4. Der befristete Zuschlag zum Alg II nach § 24 SGB 2 ist bei der Bedürftigkeitsprüfung auch dann einzubeziehen, wenn der Alg II-Anspruch erst dadurch entsteht.
Tenor
Auf die Beschwerde des Antragstellers wird der Beschluss des Sozialgerichts Berlin vom 11. Juli 2005 abgeändert. Die Antragsgegnerin wird im Wege der einstweiligen Anordnung verpflichtet, dem Antragsteller Arbeitslosengeld II in Höhe von 113,39 € für den Juli 2005, von 115,25 € für den August 2005, von 335,80 € für den September 2005 und von 288,10 € für den Oktober 2005 zu gewähren. Im Übrigen wird die Beschwerde zurückgewiesen.
Die Antragsgegnerin hat dem Antragsteller vier Fünftel seiner notwendigen Auslagen für das einstweilige Rechtsschutzverfahren zu erstatten.
Gründe
I. Die Beteiligten streiten in einem Verfahren des einstweiligen Rechtsschutzes um die Gewährung von Leistungen zur Sicherung des Lebensunterhaltes.
Der 1959 geborene Antragsteller, der bis zum 11. Februar 2004 Arbeitslosengeld I in Höhe eines wöchentlichen Zahlbetrages von 200,83 € und ab dem Folgetag Arbeitslosenhilfe bezogen hatte, beantragte am 20. Oktober 2004 die Gewährung von Leistungen zur Sicherung des Lebensunterhaltes nach dem Zweiten Buch des Sozialgesetzbuches (SGB II). Bei dieser Gelegenheit gab er an, mit der 1969 geborenen B L in einer eheähnlichen Gemeinschaft zu leben. Diese beziehe aus einer versicherungspflichtigen Beschäftigung ein monatliches Gehalt. Sie bewohnten mit dem 1995 geborenen Sohn D eine 3-Zimmer-Wohnung.

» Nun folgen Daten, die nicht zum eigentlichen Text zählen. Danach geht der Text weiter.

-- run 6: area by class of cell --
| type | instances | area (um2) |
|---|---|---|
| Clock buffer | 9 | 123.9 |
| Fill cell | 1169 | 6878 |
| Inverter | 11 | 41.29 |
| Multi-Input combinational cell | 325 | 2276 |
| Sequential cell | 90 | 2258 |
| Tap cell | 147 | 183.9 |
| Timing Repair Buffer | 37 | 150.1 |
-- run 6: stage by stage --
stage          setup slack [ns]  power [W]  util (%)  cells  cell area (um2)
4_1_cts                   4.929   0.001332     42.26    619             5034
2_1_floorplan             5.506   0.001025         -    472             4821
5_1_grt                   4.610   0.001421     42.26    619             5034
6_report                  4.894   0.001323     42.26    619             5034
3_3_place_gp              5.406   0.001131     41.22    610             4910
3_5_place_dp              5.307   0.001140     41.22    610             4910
Source: an optimization exercise on an open RTL-to-GDS flow (aim: small area). Production flows keep margins and buffers that such runs may drop. In this exercise RTL edits were held to simulation tests only and were not proved equivalent to the original. Power figures rest on the tool's default switching activity, not on a simulated workload.

Design Cajero, start of the top module:
module Cajero (
    input CLK,
    input RESET,
    input TARJETA_RECIBIDA,
    input [15:0] PIN_CORRECTO,
    input [3:0] DIGITO,
    input DIGITO_STB,
    input TIPO_TRANS,
    input [31:0] MONTO,
    input MONTO_STB,
    input [63:0] BALANCE_INICIAL,
    output reg [63:0] BALANCE_ACTUALIZADO,
    output BALANCE_STB,
    output ENTREGAR_DINERO,
    output FONDOS_INSUFICIENTES,
    output reg PIN_INCORRECTO,
    output reg ADVERTENCIA,
    output BLOQUEO
    );
Size: ~570 cells after synthesis.
export LEC_CHECK = 0
export CAP_MARGIN = 20
export CORE_MARGIN = 2
export CORE_UTILIZATION = 60
export CTS_BUF_LIST = sky130_fd_sc_hd__clkbuf_8
export PLACE_DENSITY = 0.75
export SLEW_MARGIN = 20
create_clock -name core_clock -period 6.0 [get_ports {CLK}]
standard.sh (not shown) runs the stock make flow with config.mk's settings and CLKGATE_MAP_FILE= SYNTH_SCRIPT=/design/flow/synth_recipe.tcl, a recipe that flattens the netlist after the stock synthesis.
==> flow/flow/run.sh <==
#!/bin/bash
# The standard ORFS layout (standard.sh) with these changes:
#  - synthesis maps logic with flow/abc.script (see flow/abc_override.tcl);
#  - port buffers are sky130_fd_sc_hd__buf_1 instead of the resizer's default pick;
#  - clock tree synthesis uses clkbuf_8 buffers and inserts no dummy loads.
set -euo pipefail
W=$PWD
{ head -n 1 synth_recipe.tcl; cat flow/abc_override.tcl; tail -n +2 synth_recipe.tcl; } > synth_custom.tcl
export CUSTOM_ABC_SCRIPT=$W/flow/abc.script
bash standard.sh finish \
  SYNTH_SCRIPT=$W/synth_custom.tcl \
  BUFFER_PORTS_ARGS="-buffer_cell sky130_fd_sc_hd__buf_1" \
  CTS_ARGS="-sink_clustering_enable -repair_clock_nets -buf_list sky130_fd_sc_hd__clkbuf_8 -dont_use_dummy_load" \
  > standard_flow.log 2>&1
==> flow/flow/abc.script <==
strash
&get -n
&dch
&nf -p -R 40
&put
==> flow/flow/abc_override.tcl <==
# Same synthesis as synth_recipe.tcl, except that the ABC call uses flow/abc.script
# (an area-recovering mapping) instead of the ORFS script; registers are mapped
# before ABC runs, so they are the standard synthesis's.
proc abc {args} {
  set i [lsearch -exact $args -script]
  if { $i >= 0 } {
    set args [lreplace $args [expr {$i + 1}] [expr {$i + 1}] $::env(CUSTOM_ABC_SCRIPT)]
  }
  yosys abc {*}$args
}
The starting point completed with no timing, DRC or antenna violations.
Rerun with:
==> flow/flow/run.sh (replaced) <==
#!/bin/bash
# The standard ORFS layout (standard.sh) with two changes:
#  - synthesis maps logic with flow/abc.script (see flow/abc_override.tcl);
#  - port buffers are sky130_fd_sc_hd__buf_1 instead of the resizer's default pick.
set -euo pipefail
W=$PWD
{ head -n 1 synth_recipe.tcl; cat flow/abc_override.tcl; tail -n +2 synth_recipe.tcl; } > synth_custom.tcl
export CUSTOM_ABC_SCRIPT=$W/flow/abc.script
bash standard.sh finish \
  SYNTH_SCRIPT=$W/synth_custom.tcl \
  BUFFER_PORTS_ARGS="-buffer_cell sky130_fd_sc_hd__buf_1" \
  > standard_flow.log 2>&1
==> flow/flow/abc.script (replaced) <==
strash
&get -n
&dch
&nf -p
&put
Result: Area after synthesis goes up by 2.4%; sequential power barely changes; total power climbs by 8.5%; global-route usage rose by 0.62 points; clock power came out higher by 30%; fmax went up by 2.0%; cell count climbs by 2.8%; routed wire length went up by 5.5%; die area grows by 2.3%.
Rerun with:
==> flow/flow/run.sh (replaced) <==
#!/bin/bash
# The standard ORFS layout (standard.sh) with these changes:
#  - synthesis maps logic with flow/abc.script (see flow/abc_override.tcl);
#  - port buffers are sky130_fd_sc_hd__buf_1 instead of the resizer's default pick;
#  - clock tree synthesis uses clkbuf_8 buffers and inserts no dummy loads.
set -euo pipefail
W=$PWD
{ head -n 1 synth_recipe.tcl; cat flow/abc_override.tcl; tail -n +2 synth_recipe.tcl; } > synth_custom.tcl
export CUSTOM_ABC_SCRIPT=$W/flow/abc.script
bash standard.sh finish \
  SYNTH_SCRIPT=$W/synth_custom.tcl \
  BUFFER_PORTS_ARGS="-buffer_cell sky130_fd_sc_hd__buf_1" \
  CTS_ARGS="-sink_clustering_enable -repair_clock_nets -buf_list sky130_fd_sc_hd__clkbuf_8 -dont_use_dummy_load" \
  > standard_flow.log 2>&1
==> flow/flow/abc.script (replaced) <==
strash
&get -n
&dch
&nf -p -R 20
&put
Outcome:
- first-iteration DRC count went down by a quarter to a third
- worst setup slack got worse by 0.031 ns
- utilization is lower by 1.1 points
Rerun with:
==> flow/flow/run.sh (replaced) <==
#!/bin/bash
# The standard ORFS layout (standard.sh) with two changes:
#  - synthesis maps logic with flow/abc.script (see flow/abc_override.tcl);
#  - port buffers are sky130_fd_sc_hd__buf_1 instead of the resizer's default pick.
set -euo pipefail
W=$PWD
{ head -n 1 synth_recipe.tcl; cat flow/abc_override.tcl; tail -n +2 synth_recipe.tcl; } > synth_custom.tcl
export CUSTOM_ABC_SCRIPT=$W/flow/abc.script
bash standard.sh finish \
  SYNTH_SCRIPT=$W/synth_custom.tcl \
  BUFFER_PORTS_ARGS="-buffer_cell sky130_fd_sc_hd__buf_1" \
  > standard_flow.log 2>&1
==> flow/flow/abc.script (replaced) <==
strash
&get -n
&dch
&nf -p
&put
CTS_CLUSTER_DIAMETER = 100   (was default)
CTS_CLUSTER_SIZE = 30   (was default)
After rerunning: Clock power is higher by a quarter to a third; maximum frequency is higher slightly; cell count is higher slightly; total power is higher by a little under a tenth.

-- static timing again, ports no longer ideal --
In the flow no input, the clock included, has a driving cell. The finished layouts below were timed again as built, in two steps.
Step 1 sets driving cells, clkbuf_16 on the clock port and buf_2 on the other inputs (assumed; they add their load-dependent delay and slew).
Step 2 moves the port delays by t, midway between the first and last clock arrival at a register: inputs arrive t later, outputs are due t later. That takes back most of the time a late clock gives input paths.
Slacks: ideal ports / drivers / drivers and shift; pairs: ideal ports / drivers.
run	t, ns	setup WS [ns]	worst setup path at the end	clock arrival spread, ns
the first run	0.377	0.485 / 0.493 / 0.116	input to register	0.034 / 0.034
the second run	0.390	0.594 / 0.604 / 0.214	input to register	0.015 / 0.014
the third run	0.383	0.563 / 0.575 / 0.193	input to register	0.027 / 0.027
the fourth run	0.390	0.594 / 0.604 / 0.214	input to register	0.015 / 0.014
After both steps every run listed still meets setup and hold.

Mit Bescheid vom 22. November 2004 lehnte die Antragsgegnerin die Gewährung der beantragten Leistung mangels Hilfebedürftigkeit des Antragstellers ab. Den hiergegen gerichteten Widerspruch des Antragstellers, mit dem dieser insbesondere geltend machte, dass das ihm bis zum 11. Februar 2004 zustehende Arbeitslosengeld zu Unrecht nicht berücksichtigt worden sei, wies die Antragsgegnerin mit Widerspruchsbescheid vom 13. April 2005 zurück. Der Antragsteller sei nicht hilfebedürftig. Die Regelleistung in Höhe von 345,00 € verringere sich bei mindestens 18-jährigen Angehörigen einer Bedarfsgemeinschaft auf jeweils 311,00 €. Weiter seien Kosten für Miete und Unterkunft anzusetzen, dabei jedoch die geltend gemachten Heizkosten in Anwendung von § 2 Abs. 2 der Regelsatzverordnung zu § 28 des Zwölften Buches des Sozialgesetzbuches um einen Pauschalbetrag für Warmwasser in Höhe von 30,50 € zu kürzen. Dem sich auf 1.298,19 € belaufenden Gesamtbedarf stehe ein anrechenbares Einkommen in Höhe von 1.401,64 € gegenüber. Dieser Betrag errechne sich aus dem Nettoeinkommen der Lebensgefährtin, das um eine Pauschale für angemessene Versicherungen in Höhe von 30,00 €, Fahrkosten in Höhe von 22,80 €, Kosten für eine Kfz-Versicherung von 19,10 €, einen Freibetrag von 15,33 € sowie einen weiteren Freibetrag nach § 30 SGB II bereinigt worden sei, zzgl. des Kindergeldes in Höhe von 154,00 €.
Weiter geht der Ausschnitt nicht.